The proposed system of modular panels used the most advanced hardware then available1 that were imported especially for these prototypes, being the first time they were used in the country, then unknown to most of the furniture industry technicians. In fact, they are still the same now used in modular systems from companies such as IKEA.

Unlike other elitist productions, based on the use of precious woods and natural leather intended for the offices of the senior leaders of the bureaucracy or the export market, we called upon the use of industrial materials like aluminum or steel tubing, canvas and vinyl cord as a way to satisfy the needs of the average Cuban. The exhibition intended to further demonstrate the possibility of a single solution to two problems, storage and space division. As a kind of manifesto, we explained our views on the panel that gave access to the exhibition, which read:

the built hollow is not housing's solution. The function of housing is not just protecting from the external environment.
HOUSING IS A CONTAINER FOR MAN AND HIS THINGS BOTH USEFUL AND USELESS.
when using things man engages in different groups of activities. each activity group needs its space and each thing requires its place.
two problems:
  1. storage
  2. the subdivision of space
OUR MUEBLEPARED PROPOSAL:
  • a single solution to two problems
  • a single material: laminated bagasse particleboard
  • a single technology: panel sawing - slotting - edgebanding - drilling - in automated continuous lines
  • a single product: standard modular panels
  • multiple uses: residential - schools - offices - hospitals - libraries - etc.

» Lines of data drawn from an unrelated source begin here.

===== config.mk =====
export PLATFORM = sky130hd
export DESIGN_NAME = reciprocal_divider
export DESIGN_NICKNAME = d
export VERILOG_FILES = /design/src/design/projection_pkg.sv /design/src/design/reciprocal_divider.sv
export VERILOG_INCLUDE_DIRS = /design/src /design/src/design
export SDC_FILE = /design/constraint.sdc
export NUM_CORES = 1
export LEC_CHECK = 0
export BUFFER_PORTS_ARGS = -buffer_cell sky130_fd_sc_hd__buf_2
export CORE_UTILIZATION = 52
export DETAILED_ROUTE_END_ITERATION = 8
export GPL_TIMING_DRIVEN = 0
export HOLD_SLACK_MARGIN = 0.03
export PLACE_DENSITY = 0.75
export SLEW_MARGIN = 15
export SYNTH_ARGS = -nofsm -noshare
export SYNTH_HDL_FRONTEND = slang
export SYNTH_SLANG_ARGS = --single-unit

===== constraint.sdc =====
create_clock -name clk -period 2.42 [get_ports clk]
set_input_delay 0.242 -clock clk [delete_from_list [all_inputs] [get_ports clk]]
set_output_delay 0.242 -clock clk [all_outputs]
set_load 0.02 [all_outputs]
## src/design/projection_macros.svh

```systemverilog
`ifndef PROJECTION_MACROS_SVH
`define PROJECTION_MACROS_SVH

// Fixed-point formats
// Positions, focal and center constants use 16.16
`define STD_FRAC_BITS 16

// Reciprocal of z carries 24 fractional bits
`define PREC_FRAC_BITS 24

// Projected x and y in pixels with 4 fractional bits
`define PIXEL_FRAC_BITS 4

// Depth range in 16.16 form, 1.0 and 1000.0
`define Z_NEAR_RAW 32'sh0001_0000
`define Z_FAR_RAW 32'sh03E8_0000

// One quotient bit per cycle for a 41-bit dividend of 2^40
`define DIV_CYCLES 41

`endif

```

## src/design/projection_pkg.sv

```systemverilog
`default_nettype none

package projection_pkg;

    // Signed fixed-point word
    typedef logic signed [31:0] fixed_t;

    // Vertex position in model space, or projected space on the output
    typedef struct packed {
        fixed_t x;
        fixed_t y;
        fixed_t z;
    } position_t;

    // Position plus RGB565 color
    typedef struct packed {
        position_t   position;
        logic [15:0] color;
    } vertex_t;

    typedef struct packed {
        vertex_t v0;
        vertex_t v1;
        vertex_t v2;
    } triangle_t;

    // Side-band data that travels with each triangle
    typedef struct packed {
        logic [7:0] id;
        logic       last;
    } triangle_meta_t;

    // Triangle with its three reciprocals, ready for projection
    typedef struct packed {
        triangle_t      triangle;
        triangle_meta_t meta;
        fixed_t         rec_z0;
        fixed_t         rec_z1;
        fixed_t         rec_z2;
    } proj_job_t;

endpackage

`default_nettype wire

```

## src/design/depth_sequencer.sv

```systemverilog
`timescale 1ns/1ps
`default_nettype none

`include "projection_macros.svh"

module depth_sequencer import projection_pkg::*; (
    input  logic           clk,
    input  logic           rstn,

    input  triangle_t      tri_in,
    input  triangle_meta_t tri_in_meta,
    input  logic           tri_in_valid,
    output logic           tri_in_ready,

    output logic           div_in_valid,
    input  logic           div_in_ready,
    output fixed_t         div_in_z,
    input  logic           div_out_valid,
    input  fixed_t         div_out_rec,

    output proj_job_t      job,
    output logic           job_valid,
    input  logic           job_ready
);

    typedef enum logic [1:0] {
        S_IDLE,
        S_LOAD,
        S_WAIT,
        S_OFFER
    } state_t;

    state_t    state;
    logic [1:0] idx;
    logic [1:0] z_idx;
    fixed_t    z_raw;
    proj_job_t job_q;

    // While waiting, the next vertex is offered in the result cycle
    assign z_idx = (state == S_WAIT) ? idx + 2'd1 : idx;

    always_comb begin
        case (z_idx)
            2'd0:    z_raw = job_q.triangle.v0.position.z;
            2'd1:    z_raw = job_q.triangle.v1.position.z;
            default: z_raw = job_q.triangle.v2.position.z;
        endcase
    end

    // Zero and negative depths land on the near plane
    assign div_in_z = (z_raw < `Z_NEAR_RAW) ? `Z_NEAR_RAW :
                      (z_raw > `Z_FAR_RAW)  ? `Z_FAR_RAW  : z_raw;

    assign div_in_valid = (state == S_LOAD) ||
                          (state == S_WAIT && div_out_valid && idx != 2'd2);
    assign tri_in_ready = (state == S_IDLE);
    assign job_valid    = (state == S_OFFER);
    assign job          = job_q;

    always_ff @(posedge clk or negedge rstn) begin
        if (!rstn) begin
            state <= S_IDLE;
            idx   <= 2'd0;
        end else begin
            case (state)
                S_IDLE: begin
                    if (tri_in_valid) begin
                        state <= S_LOAD;
                        idx   <= 2'd0;
                    end
                end
                S_LOAD: begin
                    if (div_in_ready)
                        state <= S_WAIT;
                end
                S_WAIT: begin
                    if (div_out_valid) begin
                        if (idx == 2'd2) begin
                            state <= S_OFFER;
                        end else begin
                            idx <= idx + 2'd1;
                            // Fall back to a load cycle if the divider refused
                            if (!div_in_ready)
                                state <= S_LOAD;
                        end
                    end
                end
                default: begin
                    if (job_ready)
                        state <= S_IDLE;
                end
            endcase
        end
    end

    always_ff @(posedge clk) begin
        if (tri_in_valid && tri_in_ready) begin
            job_q.triangle <= tri_in;
            job_q.meta     <= tri_in_meta;
        end
        if (state == S_WAIT && div_out_valid) begin
            case (idx)
                2'd0:    job_q.rec_z0 <= div_out_rec;
                2'd1:    job_q.rec_z1 <= div_out_rec;
                default: job_q.rec_z2 <= div_out_rec;
            endcase
        end
    end

    // No new depth goes out while the divider still owes a result
    a_one_outstanding: assert property (@(posedge clk) disable iff (!rstn)
        (div_in_valid && div_in_ready) |=> (!div_in_valid) [*`DIV_CYCLES]);

endmodule

`default_nettype wire

```

## config.mk

```make
export PLATFORM = sky130hd
export DESIGN_NAME = depth_sequencer
export DESIGN_NICKNAME = d
export VERILOG_FILES = /design/src/design/projection_pkg.sv /design/src/design/depth_sequencer.sv
export VERILOG_INCLUDE_DIRS = /design/src /design/src/design
export SDC_FILE = /design/constraint.sdc
export NUM_CORES = 1
export LEC_CHECK = 0
export ABC_AREA = 1
export BUFFER_PORTS_ARGS = -buffer_cell sky130_fd_sc_hd__buf_2
export CORE_AREA = 10 10 323 325
export CTS_BUF_LIST = sky130_fd_sc_hd__clkbuf_4 sky130_fd_sc_hd__clkbuf_8
export DETAILED_ROUTE_END_ITERATION = 16
export DIE_AREA = 0 0 333 335
export SYNTH_ARGS = -nofsm -noshare
export SYNTH_HDL_FRONTEND = slang
export SYNTH_SLANG_ARGS = --single-unit
```

## constraint.sdc

```tcl
create_clock -name clk -period 9.5 [get_ports clk]
set_clock_uncertainty 0.15 [all_clocks]
set_input_delay 0.95 -clock clk [delete_from_list [all_inputs] [get_ports clk]]
set_output_delay 0.95 -clock clk [all_outputs]
set_load 0.005 [all_outputs]
```

Word level (Yosys, flattened, before mapping)
Index checks and enable logic that the tools add are counted. W data, S select, Z words.

Latch bits: 0. Output and inout port bits: 476. Flip-flop bits (word level): 445. RAM bits: 0. ROM bits: 0. Memories: 0. Bits of input ports: 383. Word-level logic and storage cells: 65.

Muxes and demuxes: 15. Bitwise gates (word level): 1. $mul: 0. Eq/ne operators: 12. Add/subtract/negate cells: 1. Order comparisons: 2. Shifts and indexed selects: 0. Reduce and logical (&&, ||, !) cells: 15. Divide/modulo/power cells: 0.

Operators by type and width (count): $mux W32 (2); $pmux W32 S2 (1); $gt A32 B27 Y1 const B (1); $lt A32 B18 Y1 const B (1); $mux W2 (10); $ne A2 B2 Y1 const B (5); $eq A2 B1 Y1 const B (3); $eq A2 B2 Y1 const B (3); $logic_not A2 Y1 (3); $pmux W2 S3 (1); $reduce_and A2 Y1 (3); $reduce_and A5 Y1 (1); $pmux W2 S2 (1); $reduce_and A4 Y1 (1); $reduce_bool A4 Y1 (1); $logic_and A1 B1 Y1 (3); $ne A3 B2 Y1 const B (1); $add A2 B1 Y2 const B (1); $reduce_bool A2 Y1 (1); $reduce_or A2 Y1 (1); $logic_or A1 B1 Y1 (1); $not A1 Y1 (1).

Logic depth before layout (Yosys ltp)
Word-level depth: 7. Depth in mapped cells: 19. Depth with buffers taken out: 17.

Worst setup path before layout
OpenSTA, ideal clock, no wires.

Path type: input-to-reg. From: input tri_in_valid. To: register job_q (netlist bit job[100]) (enable). Stages on the path: 2. Setup slack: 0.995 ns. Data arrival time: 7.659 ns. Setup time: 0.695 ns. Path buffers: 0. Data required time: 8.655 ns. Cell sequence: nand2_1 -> inv_1.

Word-level cells in the longest chain between the ends: 1.

Ends and longest elaborated chain: from (decl) (line depth_sequencer.sv:12) `input logic tri_in_valid,`; $logic_and A1 B1 Y1 (line depth_sequencer.sv:97) `if (tri_in_valid && tri_in_ready) begin`; to (decl) (line depth_sequencer.sv:37) `proj_job_t job_q;`.

No other way between the ends. A chain may end at the register's enable or synchronous reset.

Worst setup path after layout
From: register state[0]. To: output div_in_z[0].

Word-level cells in the longest chain between the ends: 7. Elaborated cells between the ends (all ways): 9. Those cells by class: order compare: 2; eq/ne: 2; mux: 4; reduce/logical: 1.

Ends and longest elaborated chain: from (decl) (line depth_sequencer.sv:33) `state_t state;`; from (signal assigned) (line depth_sequencer.sv:62) `state <= S_IDLE;`; from (signal assigned) (line depth_sequencer.sv:68) `state <= S_LOAD;`; from (signal assigned) (line depth_sequencer.sv:74) `state <= S_WAIT;`; $eq A2 B2 Y1 * (line depth_sequencer.sv:40) `assign z_idx = (state == S_WAIT) ? idx + 2'd1 : idx;`; $mux W2 * (line depth_sequencer.sv:40); $eq A2 B1 Y1 or $logic_not A2 Y1 (tied branches) (line depth_sequencer.sv:43) `case (z_idx)`; $pmux W32 S2 * (line depth_sequencer.sv:43); $gt A32 B27 Y1 (no source line); $mux W32 (line depth_sequencer.sv:52) `` (z_raw > `Z_FAR_RAW) ? `Z_FAR_RAW : z_raw; ``; $mux W32 * (line depth_sequencer.sv:51) `` assign div_in_z = (z_raw < `Z_NEAR_RAW) ? `Z_NEAR_RAW : ``; to (decl) (line depth_sequencer.sv:17) `output fixed_t div_in_z,`.

Mark *: on every way between the ends. The rest lies on a longest branch, timed or not.

==> impl_metrics.yaml <==
run_status:
  outcome: "completed"
sta:
  drv_slew: 0
  relSlewSlack_pct: 41.7
  setup_violations: 0
  fin_setup_tns_ps: 0
  hold_viol: 0
  fin_crit_sh_pct: 56.8
  rsz0062_at_grt: "false"
  period_minus_slack_ps: 5400
  fmax_ghz: 0.185
  worstMarginPinSlew_ps: 874
logic_synthesis:
  post_synth.cell_area_avg_um2: 18.5
  synth_top_family_by_area: "simple AND/OR/NAND/NOR gates"
  ys_seq_area_share_pct: 88.0
  syn_inst: 819
  ys_types: 28
  synth_adder_area_share_pct: 0.660
  synth_xor_area_share_pct: 0
  synth_warnings: 0
  yosys_register_bits: 445
  synth_area_um2: 15200
  synthMuxAreaShare_pct: 0
  synth-compound-area-share_pct: 0.627
  yosys.area_share.simple_pct: 8.28
placement:
  dp.cells: 2955
  port_buffers: 852
  dp_hpwl_um: 60700
  place.gp.congestion: 0.879
global_routing:
  gr-total-overflow: 0
  grt_max_degree: 123
  antenna_found_initial: 50
  track_usage_pct: 12.5
  grt_pass1_wl_um: 96000
  grt_pass1_vias: 11323
min_path:
  min_path_type: "in2reg"
die:
  chipWidth_um: 333
  rows: 115
  coreArea_um2: 97800
  fp.dieArea_um2: 112000
  die_h_um: 335
  pin_count: 859
  start_util_pct: 15.5
layout:
  drive_gt1_share_pct: 57.2
  layout_commonest_cell: "buf_2"
  fin_cells: 3107
  synthToLayoutAreaGrowth_pct: 49.9
  fillers: 10434
  final_nets: 2143
  final_cell_mix: "852 x buf_2, 441 x edfxtp_1, 113 x nand2_1"
worst_setup_path:
  crit_path_top_delay_cell: "nor2_1"
  start_kind: "flip-flop"
  crit_arrival_ps: 4300
  path_cells: "inv_1 > ha_1 > nand2_2 > o21ai_4 > buf_4 > nor2_2 > nand2_1 > nand2_1 > nor2_1 > nand2_1 > nor2_1 > nand2_1 > nor2_1 > nand2_1 > nand2_4 > nand2_4 > nor2_1 > buf_2"
  required_ps: 8400
  endpoint_kind: "output pin"
  crit_type: "reg2out"
  cp_slowest_stage_delay_ps: 400
  cpMostUsedCell: "nand2_1"
  crit_fanout: 33
routing:
  vias: 11094
  avgRoutedWirePerCell_um: 23.8
  drtIter0Drc: 735
  drc: 0
  vias_per_cell: 3.57
  finalWirelength_um: 73900
  final_antenna_net_count: 0
  dr.pass1.iters: 5
clock_tree:
  clock_path_buffers: 3
  cts_hold_buf: 1
  h-tree-depth: 3
  cts_setup_buffers: 0
  cts_resized: 0
  clock_latency_ps: 680
  root_buffer: "clkbuf_8"
  clkSinkCount: 445
  cts_buffers: 81
  cts_tree: "yes"
  clk_pin_slew_worst_paths_ps: 70
power_and_ir_drop:
  ir_drop_v: 0.000279
  power.leakage_nw: 9.49
  powerDensity_nw_per_um2: 272
run:
  cap_violations: 0
## kinds of logic (layout without fill, tap and decap cells)
logic type / after synthesis / count (layout)
flops: 445 / 445
simple gates: 271 / 271
buf+inv: 76 / 1062
compound gates: 18 / 18
fa+ha+maj: 8 / 8
other cells: 1 / 16
## cell type report
cell class | instances | area [um^2] | share of cell area, %
tap | 1287 | 1610 | 7.09
sequential | 445 | 13300 | 58.7
inverter | 60 | 234 | 1.03
antenna | 10 | 25.0 | 0.110
timing repair buffer | 861 | 4350 | 19.1
clock buffer | 105 | 1300 | 5.73
clock inverter | 36 | 359 | 1.58
multi-input combinational | 303 | 1500 | 6.60
## through the flow
stage                     hold WS (ps)  worst slack, ps  power [mW]  util [%]  area (um^2)
final                              257             4100        6.18      23.2        22700
after floorplan                    433              995        3.57         -        15200
after CTS                          139             4130        6.29      23.2        22700
after global routing               177             3830        6.52      23.2        22700
after global placement             526             4940        4.33      21.5        21000
after detailed placement           539             4940        4.34      21.5        21000
## metal layers
layer | up-vias | track usage, % | wire [um]
met2 | 793 | 19.6 | 33800
met1 | 5302 | 14.1 | 27500
met3 | 159 | 6.82 | 9880
met4 | 10 | 4.84 | 2650
met5 | - | 0 | 52
li1 | 4830 | - | -
## cell usage after synthesis, drive strengths merged
library cell,instances,area (um^2)
edfxtp,441,13200
nand2,121,494
nor2,102,470
inv,59,221
nand3,39,235
buf,16,135
o21ai,10,53.8
ha,8,100
a21oi,7,35.0
dfrtp,4,100
nor3,4,20.0
nand3b,3,22.5
or2,2,12.5
clkinv,1,5.00
conb,1,3.75
o22ai,1,6.26
## final timing paths
kind,from,end,slack [ps],depth (start not counted)
worst max-delay path,state[0],div_in_z[0],4100,18
worst max register to register,state[0],job[193],5740,6
min in group asynchronous,rstn,state[0],510,2
worst min register to register,idx[1],idx[1],550,2
max in group asynchronous,rstn,idx[0],8570,2
worst min-delay path,tri_in[118],job[223],260,1
## registers in the layout (all words and copies together), names as in the netlist
signal	flops
idx	2
job	441
state	2
## critical path, delay by kind of cell, from the launching register on
| family | cells | cell delay (ps) |
|---|---|---|
| AOI/OAI and AO/OA | 1 | 80 |
| buffers and inverters | 3 | 670 |
| and+or+nand+nor | 13 | 2070 |
| DFF | 1 | 390 |
| adders and majority gates | 1 | 370 |
## report_power, final
part,switching [mW],internal [mW],leakage (nW)
Clock,0.847,1.04,0.866
Sequential,0.162,2.60,4.14
Combinational,1.04,0.491,4.48
No activity file was read; power rests on OpenSTA's default activity.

FROM THIS MUEBLEPARED SYSTEM, ITS ADDITIONAL COMPONENTS -TABLE, CHAIRS, ARMCHAIRS AND BEDS-, ITS LAMPS, GRAPHICS AND COLOR, THIS STRUCTURE HAS BEEN COMPOSED:
THE HOUSE OF TOMORROW, FOR TODAY
Our proposal, so remote from the official line represented by the all powerful MICONS, was not welcomed by the administrative structures of the time. Everything remained as prototypes and unique specimens. In none of the reviews about Cuban industrial design in those days are we mentioned. Today we vindicate its existence with the few pictures preserved in our archives. Let it be so.